Tuesday, June 16, 2009

A Life without the Eucharist

"Imagine a life without the Eucharist" said the priest on the Feast of the Body and Blood of the Lord. In my opinion the most wonderful thing about being a Catholic is the reservation of the Eucharist in the many tabernacles of the world. Truly, God is with us. We are not alone with our weakness, our fears, our guilt. Jesus is there waiting for us to pour our hearts out and ready to comfort us. There was a time when the neighborhood churches could be left open and people would "stop in for a visit" at lunch time, on the way home from work or school, at times when they needed comfort in sorrows so deep and lonely that only God could help.

Over many centuries the farmer in the field would hear the Angelus sounded from the village Church. Beside a call to prayer celebrating the Incarnation, it signalled at noon a break to go into the shade of a tree and take the brought along lunch. In the evening it was a call to put the hoe and fork on the wagon and head home. This often included a visit to Jesus, the Lord of the earth they worked, as He waited to bless their weariness.

The town church was a destination for the mother or baby sitter taking her charge for a walk. So Jesus was a companion to us in our daily life.

There are wonderful stories of a consecrated host being smuggled to an imprisoned Bishop in Communist China. There is the missionary priest consoled in a desolate prison when his mother sent a package with hosts in an Alka seltzer tube and wine in a cough medicine bottle so that he could celebrate Mass under the noses of his atheistic captors.

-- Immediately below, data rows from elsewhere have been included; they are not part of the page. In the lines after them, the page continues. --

$ cat design/flow/config.mk
export PLATFORM = sky130hd
export DESIGN_NAME = LBP
export DESIGN_NICKNAME = LBP
export VERILOG_FILES = /design/flow/design.v
export SDC_FILE = /design/flow/constraint.sdc
export NUM_CORES = 4
export LEC_CHECK = 1
export CORE_UTILIZATION = 30
$ cat design/flow/constraint.sdc
current_design LBP

set clk_period 5.3
set clk_io_pct 0.2

create_clock -name clk0 -period $clk_period [get_ports {clk}]

set non_clock_inputs [all_inputs -no_clocks]
set_input_delay [expr $clk_period * $clk_io_pct] -clock clk0 $non_clock_inputs
set_output_delay [expr $clk_period * $clk_io_pct] -clock clk0 [all_outputs]
`design/flow/run.sh`:
```
#!/bin/bash
# OpenROAD 26Q1-2900-gdf79404cd8, Yosys 0.63+post, stock flow scripts
make -C /OpenROAD-flow-scripts/flow DESIGN_CONFIG=/design/flow/config.mk WORK_HOME=/design/flow/orfs finish
```
`design/flow/config.mk`:
```
export PLATFORM = sky130hd
export DESIGN_NAME = decode_module
export DESIGN_NICKNAME = decode_module
export VERILOG_FILES = /design/flow/design.v
export SDC_FILE = /design/flow/constraint.sdc
export NUM_CORES = 4
export LEC_CHECK = 1
export CORE_UTILIZATION = 50
```
`design/flow/constraint.sdc`:
```
current_design decode_module

set clk_period 12.0
set clk_io_pct 0.2

create_clock -name clk0 -period $clk_period [get_ports {clock}]

set non_clock_inputs [all_inputs -no_clocks]
set_input_delay [expr $clk_period * $clk_io_pct] -clock clk0 $non_clock_inputs
set_output_delay [expr $clk_period * $clk_io_pct] -clock clk0 [all_outputs]
```
==> ./run.sh <==
#!/bin/bash
# OpenROAD 26Q1-2900-gdf79404cd8, Yosys 0.63+post, stock flow scripts
make -C /OpenROAD-flow-scripts/flow DESIGN_CONFIG=/design/flow/config.mk WORK_HOME=/design/flow/orfs finish
==> ./config.mk <==
export PLATFORM = sky130hd
export DESIGN_NAME = alu_module
export DESIGN_NICKNAME = alu_module
export VERILOG_FILES = /design/flow/design.v
export SDC_FILE = /design/flow/constraint.sdc
export NUM_CORES = 4
export LEC_CHECK = 1
export CORE_UTILIZATION = 50
==> ./constraint.sdc <==
current_design alu_module

set clk_period 1.0
set clk_io_pct 0.2

create_clock -name clk0 -period $clk_period [get_ports {clock}]

set non_clock_inputs [all_inputs -no_clocks]
set_input_delay [expr $clk_period * $clk_io_pct] -clock clk0 $non_clock_inputs
set_output_delay [expr $clk_period * $clk_io_pct] -clock clk0 [all_outputs]
module pe (
    input clk,
    input rst,
    input [7:0] a,
    b,
    input [15:0] c,
    output reg [7:0] a_o,
    b_o,
    output reg [15:0] cab_o
);
  always @(posedge clk) begin
    if (rst) begin
      a_o   <= 0;
      b_o   <= 0;
      cab_o <= 0;
    end else begin
      a_o   <= a;
      b_o   <= b;
      cab_o <= c + a * b;
    end
  end
endmodule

There are the seemingly ordinary factory workers and nurses sharing a home in Communist Slovakia who gathered strength for their secretly consecrated lives from the Host hidden in a hollowed out crucifix in a hallway of their house.

Blessed are those parishes and convents that have the possibility for 24-7 adoration of the Blessed Sacrament. The spiritual riches flowing from this practice will only be fully known in the future life where all things will be revealed. Most Catholics must take from the Sunday Mass the strength that must last the week. May the "last blessing" of every Mass be truly a light on the path of God's children.

Friday, June 12, 2009

Solemnity of the Body and Blood of Christ

The retreat master priest at the youth retreat asked, "Why do you suppose that Jesus gave us the Holy Eucharist?" The teen aged girl replied, "Because He knew that we would need someone to see and touch throughout the ages." With the security needs that mandate locked churches, one of the most beautiful, joyful and consoling things about being a Catholic is gradually disappearing. St. Thomas Aquinal (c.1225-1274) was asked to write the hymns and prayers for the newly declared Feast of the Body and Blood of Christ. Taken from the publication, LIVING WITH CHRIST (see their web site: www.livingwithchrist.us ) comes the beautiful hymn LAUDA SION:
LAUDA SION

Laud, O Zion, your salvation,
Laud with hymns of exultation,
Christ, your king and shepherd true:

Bring him all the praise you know,
He is more than you bestow.
Never can you reach his due.

Special theme for glad thanksgiving
Is the quick’ning and the living
Bread today before you set:

From his hands of old partaken,
As we know, by faith unshaken,
Where the Twelve at supper met.

Full and clear ring out your chanting,
Joy nor sweetest grace be wanting,
From your heart let praises burst:

For today the feast is holden,
When the institution olden
Of that supper was rehearsed.

Here the new law’s new oblation
By the new king’s revelation,
Ends the form of ancient rite:
Now the new the old effaces,
Truth away the shadow chases,
Light dispels the gloom of night.

What he did at supper seated,
Christ ordained to be repeated,
His memorial ne’er to cease:

And his rule for guidance taking,
Bread and wine we hallow,
Making thus our sacrifice of peace.

This the truth each Christian learns,
Bread into his flesh he turns,
To his precious blood the wine:

Sight has fail’d, nor thought conceives,
But a dauntless faith believes,
Resting on a pow’r divine.

Here beneath these signs are hidden
Priceless things to sense forbidden;
Sign, not things are all we see:

Blood is poured and flesh is broken,
Yet in either wondrous token
Christ entire we know to be.

Whoso of this food partakes,
Does not rend the Lord nor breaks;
Christ is whole to all that taste:

Thousands are, as one, receivers,
One, as thousands of believers,
Eats of him who cannot waste.

Bad and good the feast are sharing,
Of what divers dooms preparing,
Endless death or endless life.

Life to these, to those damnation,
See how like participation
Is with unlike issues rife.

When the sacrament is broken,
Doubt not, but believe ‘tis spoken,
That the sever’d outward token
doth the very whole contain.

Nought the precious gift divides,
Breaking but the sign betides
Jesus still the same abides,
still unbroken does remain.

(the following is a shorter form.)

Lo! The angel’s food is given
To the pilgrim who has striven;
See the children’s bread from heaven,
which on dogs may not be spent.

Truth the ancient types fulfilling,
Isaac bound, a victim willing,
Paschal lamb, its lifeblood spilling,
Manna to the fathers sent.

Very bread, good shepherd, tend us
Jesu, of your love befriend us,
You refresh us, you defend us,
Your eternal goodness send us
In the land of life to see.

You who all things can and know,
Who on earth such food besow,
Grant us with your saints, though lowest,
Where the heav’nly feast you show,
Fellow heirs and guests to be.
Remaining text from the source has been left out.